▸ **WHAT THE TASK REQUIRES**: Where the material below has a line containing "multi-input combinational |", start repeating exactly, and keep going through the line containing "5_1_grt | 1.39", with no other lines.

▸ **SUPPLIED DATA**:
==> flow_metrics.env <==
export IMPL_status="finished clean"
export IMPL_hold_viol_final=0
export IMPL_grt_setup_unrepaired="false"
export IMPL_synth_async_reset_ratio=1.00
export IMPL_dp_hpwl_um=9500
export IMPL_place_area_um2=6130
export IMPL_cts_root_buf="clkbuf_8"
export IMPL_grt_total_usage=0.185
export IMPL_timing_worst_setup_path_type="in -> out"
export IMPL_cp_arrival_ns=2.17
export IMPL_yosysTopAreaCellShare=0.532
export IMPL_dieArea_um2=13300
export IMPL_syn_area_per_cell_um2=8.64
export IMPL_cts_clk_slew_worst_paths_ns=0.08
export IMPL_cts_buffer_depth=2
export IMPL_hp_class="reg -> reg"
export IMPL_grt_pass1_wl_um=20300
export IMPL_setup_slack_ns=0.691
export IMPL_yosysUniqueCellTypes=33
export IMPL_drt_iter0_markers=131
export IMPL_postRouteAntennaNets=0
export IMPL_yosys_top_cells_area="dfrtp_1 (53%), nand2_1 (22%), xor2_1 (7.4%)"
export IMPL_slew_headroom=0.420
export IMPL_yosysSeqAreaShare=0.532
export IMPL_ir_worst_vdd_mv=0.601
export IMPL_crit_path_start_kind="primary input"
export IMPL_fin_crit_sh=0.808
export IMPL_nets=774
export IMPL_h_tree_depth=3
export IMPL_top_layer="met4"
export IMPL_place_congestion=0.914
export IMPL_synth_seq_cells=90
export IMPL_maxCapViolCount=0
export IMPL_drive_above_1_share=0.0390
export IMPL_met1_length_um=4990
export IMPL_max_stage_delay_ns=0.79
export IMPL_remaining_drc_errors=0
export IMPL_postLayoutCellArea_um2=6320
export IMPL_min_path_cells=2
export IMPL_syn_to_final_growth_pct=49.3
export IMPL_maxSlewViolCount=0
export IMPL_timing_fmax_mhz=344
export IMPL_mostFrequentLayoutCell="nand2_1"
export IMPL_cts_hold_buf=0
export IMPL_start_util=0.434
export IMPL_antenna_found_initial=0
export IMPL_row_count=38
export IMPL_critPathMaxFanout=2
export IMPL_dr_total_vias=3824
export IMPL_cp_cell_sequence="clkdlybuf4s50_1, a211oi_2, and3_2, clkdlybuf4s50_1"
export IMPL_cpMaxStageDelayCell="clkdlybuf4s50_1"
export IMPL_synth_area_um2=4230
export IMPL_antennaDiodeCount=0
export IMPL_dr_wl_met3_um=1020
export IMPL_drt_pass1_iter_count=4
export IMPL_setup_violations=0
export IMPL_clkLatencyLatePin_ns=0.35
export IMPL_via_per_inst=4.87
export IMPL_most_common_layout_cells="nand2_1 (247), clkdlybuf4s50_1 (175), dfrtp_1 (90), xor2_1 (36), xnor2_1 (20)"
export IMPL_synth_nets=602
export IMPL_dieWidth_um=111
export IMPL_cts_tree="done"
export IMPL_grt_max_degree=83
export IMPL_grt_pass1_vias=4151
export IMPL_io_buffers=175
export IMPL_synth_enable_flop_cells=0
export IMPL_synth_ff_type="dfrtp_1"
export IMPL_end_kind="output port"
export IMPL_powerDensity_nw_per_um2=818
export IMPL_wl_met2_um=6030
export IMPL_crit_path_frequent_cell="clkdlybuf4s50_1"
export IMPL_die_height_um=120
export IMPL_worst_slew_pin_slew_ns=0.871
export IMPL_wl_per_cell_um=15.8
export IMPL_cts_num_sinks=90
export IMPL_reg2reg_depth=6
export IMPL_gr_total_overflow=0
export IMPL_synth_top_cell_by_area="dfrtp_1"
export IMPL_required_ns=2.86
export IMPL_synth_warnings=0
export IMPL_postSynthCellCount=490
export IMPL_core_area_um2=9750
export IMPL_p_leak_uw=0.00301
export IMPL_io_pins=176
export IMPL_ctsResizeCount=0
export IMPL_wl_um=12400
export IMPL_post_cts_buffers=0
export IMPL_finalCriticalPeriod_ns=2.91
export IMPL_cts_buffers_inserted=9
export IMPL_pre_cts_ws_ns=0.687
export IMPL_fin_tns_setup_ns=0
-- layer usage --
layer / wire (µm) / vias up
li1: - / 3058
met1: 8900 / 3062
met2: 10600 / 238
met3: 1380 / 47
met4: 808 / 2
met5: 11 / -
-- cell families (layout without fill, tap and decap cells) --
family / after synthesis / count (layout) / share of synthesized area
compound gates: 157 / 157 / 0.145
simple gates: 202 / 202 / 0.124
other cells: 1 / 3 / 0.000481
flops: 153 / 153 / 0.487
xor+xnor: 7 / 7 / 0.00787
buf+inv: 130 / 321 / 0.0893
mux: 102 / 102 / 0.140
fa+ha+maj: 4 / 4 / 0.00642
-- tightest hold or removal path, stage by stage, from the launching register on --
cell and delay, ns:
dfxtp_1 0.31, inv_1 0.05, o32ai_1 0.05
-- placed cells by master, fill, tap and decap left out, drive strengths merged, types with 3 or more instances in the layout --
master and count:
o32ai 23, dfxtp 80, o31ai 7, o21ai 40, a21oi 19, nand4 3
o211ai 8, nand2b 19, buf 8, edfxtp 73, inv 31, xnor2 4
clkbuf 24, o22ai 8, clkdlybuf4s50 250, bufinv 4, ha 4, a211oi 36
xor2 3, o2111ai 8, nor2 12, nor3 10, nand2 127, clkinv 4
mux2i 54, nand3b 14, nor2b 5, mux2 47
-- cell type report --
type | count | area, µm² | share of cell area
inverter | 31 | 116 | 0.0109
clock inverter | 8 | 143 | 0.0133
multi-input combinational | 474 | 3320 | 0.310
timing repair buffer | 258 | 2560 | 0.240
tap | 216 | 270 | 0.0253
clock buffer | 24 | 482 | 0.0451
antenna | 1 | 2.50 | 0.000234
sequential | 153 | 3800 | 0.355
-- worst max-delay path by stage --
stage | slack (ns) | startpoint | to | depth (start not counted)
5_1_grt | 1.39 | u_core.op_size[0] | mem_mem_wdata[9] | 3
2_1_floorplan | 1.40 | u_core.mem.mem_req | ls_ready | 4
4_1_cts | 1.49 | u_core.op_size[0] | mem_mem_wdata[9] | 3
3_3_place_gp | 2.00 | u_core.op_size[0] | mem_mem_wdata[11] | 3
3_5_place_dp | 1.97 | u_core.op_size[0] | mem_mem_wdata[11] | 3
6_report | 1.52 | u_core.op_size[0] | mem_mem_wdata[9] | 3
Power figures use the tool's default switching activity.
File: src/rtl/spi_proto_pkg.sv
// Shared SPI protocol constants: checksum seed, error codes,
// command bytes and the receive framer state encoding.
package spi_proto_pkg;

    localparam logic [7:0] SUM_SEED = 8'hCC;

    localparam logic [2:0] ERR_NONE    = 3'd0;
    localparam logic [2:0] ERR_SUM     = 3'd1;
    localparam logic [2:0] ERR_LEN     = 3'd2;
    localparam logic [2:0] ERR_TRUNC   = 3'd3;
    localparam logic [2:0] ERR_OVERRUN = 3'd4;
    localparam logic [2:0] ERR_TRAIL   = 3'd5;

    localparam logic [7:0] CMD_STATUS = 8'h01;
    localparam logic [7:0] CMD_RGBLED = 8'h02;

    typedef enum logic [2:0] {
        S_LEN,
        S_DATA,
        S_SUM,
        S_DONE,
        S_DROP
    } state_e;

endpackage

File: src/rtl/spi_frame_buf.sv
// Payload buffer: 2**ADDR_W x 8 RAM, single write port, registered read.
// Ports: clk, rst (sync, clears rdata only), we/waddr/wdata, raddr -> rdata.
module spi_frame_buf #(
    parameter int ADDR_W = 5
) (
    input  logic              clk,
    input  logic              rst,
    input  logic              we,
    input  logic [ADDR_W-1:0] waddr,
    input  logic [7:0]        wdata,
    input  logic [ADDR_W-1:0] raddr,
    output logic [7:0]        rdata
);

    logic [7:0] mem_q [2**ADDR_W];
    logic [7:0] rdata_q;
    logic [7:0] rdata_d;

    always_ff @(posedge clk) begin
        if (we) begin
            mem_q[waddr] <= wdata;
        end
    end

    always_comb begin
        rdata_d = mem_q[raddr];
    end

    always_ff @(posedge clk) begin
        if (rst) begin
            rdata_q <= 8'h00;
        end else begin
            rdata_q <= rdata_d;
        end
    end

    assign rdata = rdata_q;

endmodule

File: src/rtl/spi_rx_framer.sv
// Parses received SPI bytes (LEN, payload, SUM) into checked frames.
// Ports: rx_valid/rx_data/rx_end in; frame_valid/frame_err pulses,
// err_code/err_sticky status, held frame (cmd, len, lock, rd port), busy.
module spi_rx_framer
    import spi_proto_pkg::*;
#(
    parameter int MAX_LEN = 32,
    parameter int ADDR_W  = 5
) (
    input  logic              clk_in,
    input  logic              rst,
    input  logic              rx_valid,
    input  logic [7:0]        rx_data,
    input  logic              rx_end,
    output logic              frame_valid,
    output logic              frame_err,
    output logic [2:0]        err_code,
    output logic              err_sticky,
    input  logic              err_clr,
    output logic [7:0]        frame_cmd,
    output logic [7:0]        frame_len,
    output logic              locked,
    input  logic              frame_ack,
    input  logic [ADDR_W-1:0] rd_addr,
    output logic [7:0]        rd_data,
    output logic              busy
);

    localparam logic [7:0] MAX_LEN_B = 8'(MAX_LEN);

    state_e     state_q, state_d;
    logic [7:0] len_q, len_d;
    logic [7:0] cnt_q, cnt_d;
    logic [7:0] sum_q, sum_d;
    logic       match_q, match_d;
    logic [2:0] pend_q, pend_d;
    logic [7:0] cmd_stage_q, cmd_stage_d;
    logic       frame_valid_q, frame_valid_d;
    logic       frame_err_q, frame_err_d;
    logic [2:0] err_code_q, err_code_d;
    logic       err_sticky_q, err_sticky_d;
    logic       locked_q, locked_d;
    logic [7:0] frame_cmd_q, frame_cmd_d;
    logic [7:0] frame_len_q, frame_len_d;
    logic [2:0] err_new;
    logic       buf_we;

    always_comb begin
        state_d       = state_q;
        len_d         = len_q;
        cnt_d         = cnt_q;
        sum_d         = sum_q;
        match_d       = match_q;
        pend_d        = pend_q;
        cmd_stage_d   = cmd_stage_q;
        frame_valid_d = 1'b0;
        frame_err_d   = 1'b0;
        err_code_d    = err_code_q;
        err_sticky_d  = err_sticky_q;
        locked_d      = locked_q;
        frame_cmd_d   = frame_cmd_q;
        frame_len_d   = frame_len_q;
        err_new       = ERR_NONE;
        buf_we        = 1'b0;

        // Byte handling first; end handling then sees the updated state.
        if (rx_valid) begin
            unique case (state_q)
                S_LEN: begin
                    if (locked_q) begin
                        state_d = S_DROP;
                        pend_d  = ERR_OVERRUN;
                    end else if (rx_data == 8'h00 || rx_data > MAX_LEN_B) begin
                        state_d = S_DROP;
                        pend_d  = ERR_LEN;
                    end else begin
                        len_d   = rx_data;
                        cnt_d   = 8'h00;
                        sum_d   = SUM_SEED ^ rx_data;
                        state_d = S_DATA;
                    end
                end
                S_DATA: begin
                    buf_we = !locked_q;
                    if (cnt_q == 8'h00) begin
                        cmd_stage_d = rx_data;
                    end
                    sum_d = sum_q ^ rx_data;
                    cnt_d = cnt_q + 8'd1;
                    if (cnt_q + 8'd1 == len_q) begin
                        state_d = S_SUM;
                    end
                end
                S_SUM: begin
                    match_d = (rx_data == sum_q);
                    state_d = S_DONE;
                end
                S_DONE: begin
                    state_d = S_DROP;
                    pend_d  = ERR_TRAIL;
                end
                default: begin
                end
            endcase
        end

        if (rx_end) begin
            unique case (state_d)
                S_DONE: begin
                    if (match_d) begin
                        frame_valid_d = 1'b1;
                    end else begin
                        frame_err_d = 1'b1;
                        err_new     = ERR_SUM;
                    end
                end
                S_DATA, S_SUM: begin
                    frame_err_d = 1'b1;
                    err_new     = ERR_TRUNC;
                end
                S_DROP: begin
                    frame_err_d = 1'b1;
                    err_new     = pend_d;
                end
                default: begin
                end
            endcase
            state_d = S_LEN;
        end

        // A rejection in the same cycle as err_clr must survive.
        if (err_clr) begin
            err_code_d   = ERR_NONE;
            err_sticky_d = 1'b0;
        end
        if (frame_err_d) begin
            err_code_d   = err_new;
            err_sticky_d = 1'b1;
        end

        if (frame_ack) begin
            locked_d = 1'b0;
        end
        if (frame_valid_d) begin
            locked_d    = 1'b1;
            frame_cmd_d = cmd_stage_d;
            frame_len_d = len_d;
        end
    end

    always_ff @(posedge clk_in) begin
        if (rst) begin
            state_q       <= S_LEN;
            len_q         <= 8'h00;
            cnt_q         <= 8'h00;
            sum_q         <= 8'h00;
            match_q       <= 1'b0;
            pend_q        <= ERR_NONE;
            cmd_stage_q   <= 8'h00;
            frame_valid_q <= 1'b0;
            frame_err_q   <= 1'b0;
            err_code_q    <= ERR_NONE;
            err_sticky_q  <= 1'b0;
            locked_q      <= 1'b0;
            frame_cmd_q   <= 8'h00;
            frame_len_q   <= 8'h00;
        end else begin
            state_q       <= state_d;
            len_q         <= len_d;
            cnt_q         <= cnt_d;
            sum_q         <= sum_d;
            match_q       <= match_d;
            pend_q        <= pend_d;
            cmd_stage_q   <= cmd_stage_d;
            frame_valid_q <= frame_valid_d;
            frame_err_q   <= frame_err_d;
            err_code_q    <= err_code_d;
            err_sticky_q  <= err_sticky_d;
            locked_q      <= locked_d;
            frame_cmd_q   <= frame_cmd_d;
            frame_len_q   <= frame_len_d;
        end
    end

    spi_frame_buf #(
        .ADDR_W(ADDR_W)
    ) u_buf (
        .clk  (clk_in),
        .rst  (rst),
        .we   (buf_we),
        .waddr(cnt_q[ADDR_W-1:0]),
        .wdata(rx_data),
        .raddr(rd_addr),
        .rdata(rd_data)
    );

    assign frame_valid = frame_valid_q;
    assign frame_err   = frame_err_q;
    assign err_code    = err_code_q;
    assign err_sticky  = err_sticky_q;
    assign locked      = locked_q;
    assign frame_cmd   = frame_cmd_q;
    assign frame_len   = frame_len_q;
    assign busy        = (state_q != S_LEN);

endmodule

▸ **RESULT OF THE EXERCISE**:
multi-input combinational | 474 | 3320 | 0.310
timing repair buffer | 258 | 2560 | 0.240
tap | 216 | 270 | 0.0253
clock buffer | 24 | 482 | 0.0451
antenna | 1 | 2.50 | 0.000234
sequential | 153 | 3800 | 0.355
-- worst max-delay path by stage --
stage | slack (ns) | startpoint | to | depth (start not counted)
5_1_grt | 1.39 | u_core.op_size[0] | mem_mem_wdata[9] | 3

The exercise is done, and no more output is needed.